> **WORK INSTRUCTION**: Set out exactly every line of the entries below, starting at the line that holds "nor2b_1: 53" and stopping after the line that holds "stage / to /".

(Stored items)

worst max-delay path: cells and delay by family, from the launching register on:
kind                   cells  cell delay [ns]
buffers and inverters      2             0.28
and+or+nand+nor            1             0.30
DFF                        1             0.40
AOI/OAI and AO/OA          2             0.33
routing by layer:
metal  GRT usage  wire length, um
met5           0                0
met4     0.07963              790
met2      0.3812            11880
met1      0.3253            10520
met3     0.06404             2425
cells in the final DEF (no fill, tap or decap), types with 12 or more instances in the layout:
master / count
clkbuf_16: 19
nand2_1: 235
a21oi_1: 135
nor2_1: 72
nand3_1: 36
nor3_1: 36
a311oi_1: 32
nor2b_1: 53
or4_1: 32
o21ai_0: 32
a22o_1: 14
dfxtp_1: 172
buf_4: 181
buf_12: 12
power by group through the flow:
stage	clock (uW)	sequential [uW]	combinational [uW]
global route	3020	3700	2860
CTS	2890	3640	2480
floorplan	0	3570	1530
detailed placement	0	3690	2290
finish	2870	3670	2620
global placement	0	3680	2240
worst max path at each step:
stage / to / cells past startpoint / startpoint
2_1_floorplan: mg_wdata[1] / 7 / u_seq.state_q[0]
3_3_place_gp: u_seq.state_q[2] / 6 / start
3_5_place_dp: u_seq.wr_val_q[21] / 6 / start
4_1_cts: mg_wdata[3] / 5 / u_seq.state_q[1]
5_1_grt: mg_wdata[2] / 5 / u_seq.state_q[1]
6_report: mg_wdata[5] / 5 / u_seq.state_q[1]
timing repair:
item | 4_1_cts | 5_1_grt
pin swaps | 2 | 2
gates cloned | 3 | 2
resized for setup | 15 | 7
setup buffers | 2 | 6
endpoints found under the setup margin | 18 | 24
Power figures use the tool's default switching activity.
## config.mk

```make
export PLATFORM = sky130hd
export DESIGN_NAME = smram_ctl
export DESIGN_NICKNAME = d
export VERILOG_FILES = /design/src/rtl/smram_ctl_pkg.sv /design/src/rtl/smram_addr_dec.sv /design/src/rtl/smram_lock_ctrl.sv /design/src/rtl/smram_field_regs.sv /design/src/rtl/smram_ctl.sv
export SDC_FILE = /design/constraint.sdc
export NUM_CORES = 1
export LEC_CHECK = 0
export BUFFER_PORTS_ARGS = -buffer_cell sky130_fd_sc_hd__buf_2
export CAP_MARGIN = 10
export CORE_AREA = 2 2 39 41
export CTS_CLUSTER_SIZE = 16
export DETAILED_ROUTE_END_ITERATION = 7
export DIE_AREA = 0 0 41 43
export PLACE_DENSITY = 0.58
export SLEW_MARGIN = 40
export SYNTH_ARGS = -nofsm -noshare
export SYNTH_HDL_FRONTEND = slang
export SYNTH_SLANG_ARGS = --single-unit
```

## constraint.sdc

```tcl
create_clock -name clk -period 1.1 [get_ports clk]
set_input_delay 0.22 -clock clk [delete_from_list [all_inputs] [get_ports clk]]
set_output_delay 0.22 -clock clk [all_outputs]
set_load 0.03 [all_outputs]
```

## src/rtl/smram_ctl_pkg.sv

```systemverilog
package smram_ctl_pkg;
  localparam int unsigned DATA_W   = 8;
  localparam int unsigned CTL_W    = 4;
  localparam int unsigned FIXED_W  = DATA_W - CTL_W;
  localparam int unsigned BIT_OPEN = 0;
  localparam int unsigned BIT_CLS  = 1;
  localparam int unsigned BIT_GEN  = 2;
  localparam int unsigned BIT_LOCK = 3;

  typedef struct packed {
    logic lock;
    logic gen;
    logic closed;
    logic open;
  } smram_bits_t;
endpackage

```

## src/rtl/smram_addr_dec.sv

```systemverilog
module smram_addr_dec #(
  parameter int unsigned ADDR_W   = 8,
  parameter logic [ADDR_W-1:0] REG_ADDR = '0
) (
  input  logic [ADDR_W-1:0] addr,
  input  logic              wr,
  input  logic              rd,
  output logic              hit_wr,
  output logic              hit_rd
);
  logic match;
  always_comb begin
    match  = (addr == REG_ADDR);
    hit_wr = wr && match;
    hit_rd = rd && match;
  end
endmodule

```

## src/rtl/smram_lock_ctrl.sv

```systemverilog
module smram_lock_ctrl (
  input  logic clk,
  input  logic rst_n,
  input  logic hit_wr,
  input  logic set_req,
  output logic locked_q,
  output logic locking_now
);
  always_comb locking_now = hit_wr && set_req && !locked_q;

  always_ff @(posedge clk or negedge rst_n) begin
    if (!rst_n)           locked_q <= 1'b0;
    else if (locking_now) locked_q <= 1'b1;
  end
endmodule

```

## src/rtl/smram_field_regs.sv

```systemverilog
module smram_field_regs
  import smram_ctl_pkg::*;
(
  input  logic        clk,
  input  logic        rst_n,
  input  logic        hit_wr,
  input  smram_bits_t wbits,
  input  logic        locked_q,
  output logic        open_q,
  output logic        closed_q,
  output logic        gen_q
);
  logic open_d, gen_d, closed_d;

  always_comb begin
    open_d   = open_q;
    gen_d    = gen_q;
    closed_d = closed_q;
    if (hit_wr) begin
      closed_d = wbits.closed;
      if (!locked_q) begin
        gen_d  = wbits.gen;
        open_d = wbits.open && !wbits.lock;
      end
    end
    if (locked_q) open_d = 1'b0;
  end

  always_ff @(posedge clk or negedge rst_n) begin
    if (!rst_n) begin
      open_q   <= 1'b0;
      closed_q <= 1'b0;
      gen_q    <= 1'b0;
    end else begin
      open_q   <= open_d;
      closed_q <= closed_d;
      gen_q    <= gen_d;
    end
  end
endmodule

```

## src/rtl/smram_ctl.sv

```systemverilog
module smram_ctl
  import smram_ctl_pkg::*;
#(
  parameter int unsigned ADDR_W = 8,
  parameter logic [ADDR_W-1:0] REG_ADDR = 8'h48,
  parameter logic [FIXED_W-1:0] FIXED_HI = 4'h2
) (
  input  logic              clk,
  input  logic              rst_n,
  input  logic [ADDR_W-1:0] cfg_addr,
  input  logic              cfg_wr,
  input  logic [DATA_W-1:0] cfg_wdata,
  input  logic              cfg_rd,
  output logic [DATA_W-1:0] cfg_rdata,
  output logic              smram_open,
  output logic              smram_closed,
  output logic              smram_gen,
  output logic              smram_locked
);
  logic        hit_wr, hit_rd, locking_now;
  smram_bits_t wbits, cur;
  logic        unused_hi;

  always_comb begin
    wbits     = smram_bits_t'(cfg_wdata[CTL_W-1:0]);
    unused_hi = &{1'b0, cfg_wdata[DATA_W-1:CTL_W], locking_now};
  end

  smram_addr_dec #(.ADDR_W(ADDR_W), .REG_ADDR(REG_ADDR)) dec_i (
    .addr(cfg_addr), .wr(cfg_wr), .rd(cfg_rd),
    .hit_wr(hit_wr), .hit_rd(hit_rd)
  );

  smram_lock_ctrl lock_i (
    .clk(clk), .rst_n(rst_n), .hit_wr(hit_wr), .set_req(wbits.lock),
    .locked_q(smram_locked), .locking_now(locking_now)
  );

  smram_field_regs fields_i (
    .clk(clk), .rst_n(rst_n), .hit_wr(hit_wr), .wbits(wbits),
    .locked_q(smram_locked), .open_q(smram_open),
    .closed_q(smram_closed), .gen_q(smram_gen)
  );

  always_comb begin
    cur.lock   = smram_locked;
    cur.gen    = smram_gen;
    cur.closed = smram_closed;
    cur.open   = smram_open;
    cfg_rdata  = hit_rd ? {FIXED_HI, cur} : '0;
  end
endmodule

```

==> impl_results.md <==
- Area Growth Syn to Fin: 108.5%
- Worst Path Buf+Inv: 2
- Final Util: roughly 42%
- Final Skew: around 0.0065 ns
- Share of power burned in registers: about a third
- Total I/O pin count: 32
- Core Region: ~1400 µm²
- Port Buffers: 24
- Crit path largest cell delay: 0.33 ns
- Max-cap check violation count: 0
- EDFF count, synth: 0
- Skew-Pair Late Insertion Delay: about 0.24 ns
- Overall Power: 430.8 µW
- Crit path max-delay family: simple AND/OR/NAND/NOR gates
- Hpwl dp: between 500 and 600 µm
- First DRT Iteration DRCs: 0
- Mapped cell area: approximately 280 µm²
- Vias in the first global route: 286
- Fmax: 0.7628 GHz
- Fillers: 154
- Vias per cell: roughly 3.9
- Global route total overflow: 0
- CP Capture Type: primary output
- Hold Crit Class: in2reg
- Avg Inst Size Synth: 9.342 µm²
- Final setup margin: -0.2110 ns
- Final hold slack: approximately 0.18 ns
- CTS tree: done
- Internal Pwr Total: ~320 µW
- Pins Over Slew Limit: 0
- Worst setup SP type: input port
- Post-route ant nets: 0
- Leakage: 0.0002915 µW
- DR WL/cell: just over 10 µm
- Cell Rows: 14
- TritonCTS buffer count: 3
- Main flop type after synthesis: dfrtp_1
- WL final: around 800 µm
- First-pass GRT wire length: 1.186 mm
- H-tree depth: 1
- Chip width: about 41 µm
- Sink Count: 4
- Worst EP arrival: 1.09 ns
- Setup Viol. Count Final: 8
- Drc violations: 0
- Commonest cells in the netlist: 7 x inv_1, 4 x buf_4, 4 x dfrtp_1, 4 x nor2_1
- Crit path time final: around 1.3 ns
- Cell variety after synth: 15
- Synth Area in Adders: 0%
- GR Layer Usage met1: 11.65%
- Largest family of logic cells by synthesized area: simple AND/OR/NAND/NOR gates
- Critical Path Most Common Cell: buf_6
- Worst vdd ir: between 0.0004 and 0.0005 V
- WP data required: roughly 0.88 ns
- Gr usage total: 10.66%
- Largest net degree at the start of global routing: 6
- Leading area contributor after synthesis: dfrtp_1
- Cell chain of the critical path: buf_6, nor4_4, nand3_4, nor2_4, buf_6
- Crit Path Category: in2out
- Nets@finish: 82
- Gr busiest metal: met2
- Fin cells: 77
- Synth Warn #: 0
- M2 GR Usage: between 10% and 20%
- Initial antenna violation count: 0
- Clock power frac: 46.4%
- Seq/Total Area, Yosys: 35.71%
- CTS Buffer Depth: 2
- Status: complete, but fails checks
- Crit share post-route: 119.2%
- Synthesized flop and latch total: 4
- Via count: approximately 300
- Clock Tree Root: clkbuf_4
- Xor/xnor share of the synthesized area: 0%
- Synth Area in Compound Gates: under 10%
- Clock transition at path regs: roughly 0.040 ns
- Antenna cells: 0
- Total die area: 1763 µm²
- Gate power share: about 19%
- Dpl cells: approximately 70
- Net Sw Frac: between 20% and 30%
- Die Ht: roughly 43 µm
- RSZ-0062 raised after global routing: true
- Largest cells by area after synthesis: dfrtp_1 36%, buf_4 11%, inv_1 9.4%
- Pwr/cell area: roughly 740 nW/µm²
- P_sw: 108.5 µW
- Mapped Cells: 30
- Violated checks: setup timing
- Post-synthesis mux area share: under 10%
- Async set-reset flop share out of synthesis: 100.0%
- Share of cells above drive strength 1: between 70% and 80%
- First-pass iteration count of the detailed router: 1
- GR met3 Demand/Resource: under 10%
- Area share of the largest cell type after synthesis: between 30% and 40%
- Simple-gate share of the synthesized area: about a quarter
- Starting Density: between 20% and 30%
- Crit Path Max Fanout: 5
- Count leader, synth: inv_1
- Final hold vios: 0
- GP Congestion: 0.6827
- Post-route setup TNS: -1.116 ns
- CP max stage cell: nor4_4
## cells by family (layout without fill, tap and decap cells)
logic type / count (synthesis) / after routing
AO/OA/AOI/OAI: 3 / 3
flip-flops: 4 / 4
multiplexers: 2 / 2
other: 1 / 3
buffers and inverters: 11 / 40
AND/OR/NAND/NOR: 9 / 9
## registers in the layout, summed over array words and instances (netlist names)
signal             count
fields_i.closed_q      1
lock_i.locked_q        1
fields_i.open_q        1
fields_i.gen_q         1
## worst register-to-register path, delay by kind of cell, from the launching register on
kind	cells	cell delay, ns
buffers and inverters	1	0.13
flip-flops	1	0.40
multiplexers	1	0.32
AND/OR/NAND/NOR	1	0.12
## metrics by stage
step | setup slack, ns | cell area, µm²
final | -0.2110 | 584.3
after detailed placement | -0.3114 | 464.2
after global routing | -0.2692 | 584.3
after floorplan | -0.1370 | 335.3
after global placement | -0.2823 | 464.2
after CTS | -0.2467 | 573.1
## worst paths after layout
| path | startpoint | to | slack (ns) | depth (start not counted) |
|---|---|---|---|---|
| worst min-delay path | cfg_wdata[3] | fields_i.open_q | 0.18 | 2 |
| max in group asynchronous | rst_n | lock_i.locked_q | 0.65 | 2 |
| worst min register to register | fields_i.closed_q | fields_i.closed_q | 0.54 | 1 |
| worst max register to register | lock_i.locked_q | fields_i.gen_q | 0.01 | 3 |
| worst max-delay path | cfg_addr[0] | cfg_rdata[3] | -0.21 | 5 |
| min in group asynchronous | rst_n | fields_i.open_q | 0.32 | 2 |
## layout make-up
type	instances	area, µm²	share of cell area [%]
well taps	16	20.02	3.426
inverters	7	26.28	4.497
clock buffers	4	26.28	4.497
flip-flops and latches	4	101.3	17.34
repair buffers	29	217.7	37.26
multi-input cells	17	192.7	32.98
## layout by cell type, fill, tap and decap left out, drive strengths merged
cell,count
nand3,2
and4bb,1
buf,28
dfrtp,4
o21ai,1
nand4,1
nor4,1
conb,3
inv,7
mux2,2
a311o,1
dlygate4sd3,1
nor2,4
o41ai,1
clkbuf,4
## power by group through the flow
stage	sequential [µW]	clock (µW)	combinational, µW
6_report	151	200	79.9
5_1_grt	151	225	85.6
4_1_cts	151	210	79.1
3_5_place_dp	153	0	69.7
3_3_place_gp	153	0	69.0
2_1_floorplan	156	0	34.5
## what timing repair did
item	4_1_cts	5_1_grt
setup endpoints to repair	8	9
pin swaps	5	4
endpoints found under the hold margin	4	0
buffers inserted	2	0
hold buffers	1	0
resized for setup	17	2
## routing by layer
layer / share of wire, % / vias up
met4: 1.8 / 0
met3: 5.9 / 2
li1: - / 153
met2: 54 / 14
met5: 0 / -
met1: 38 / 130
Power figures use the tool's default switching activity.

> **ANSWER BOX**:
nor2b_1: 53
or4_1: 32
o21ai_0: 32
a22o_1: 14
dfxtp_1: 172
buf_4: 181
buf_12: 12
power by group through the flow:
stage	clock (uW)	sequential [uW]	combinational [uW]
global route	3020	3700	2860
CTS	2890	3640	2480
floorplan	0	3570	1530
detailed placement	0	3690	2290
finish	2870	3670	2620
global placement	0	3680	2240
worst max path at each step:
stage / to / cells past startpoint / startpoint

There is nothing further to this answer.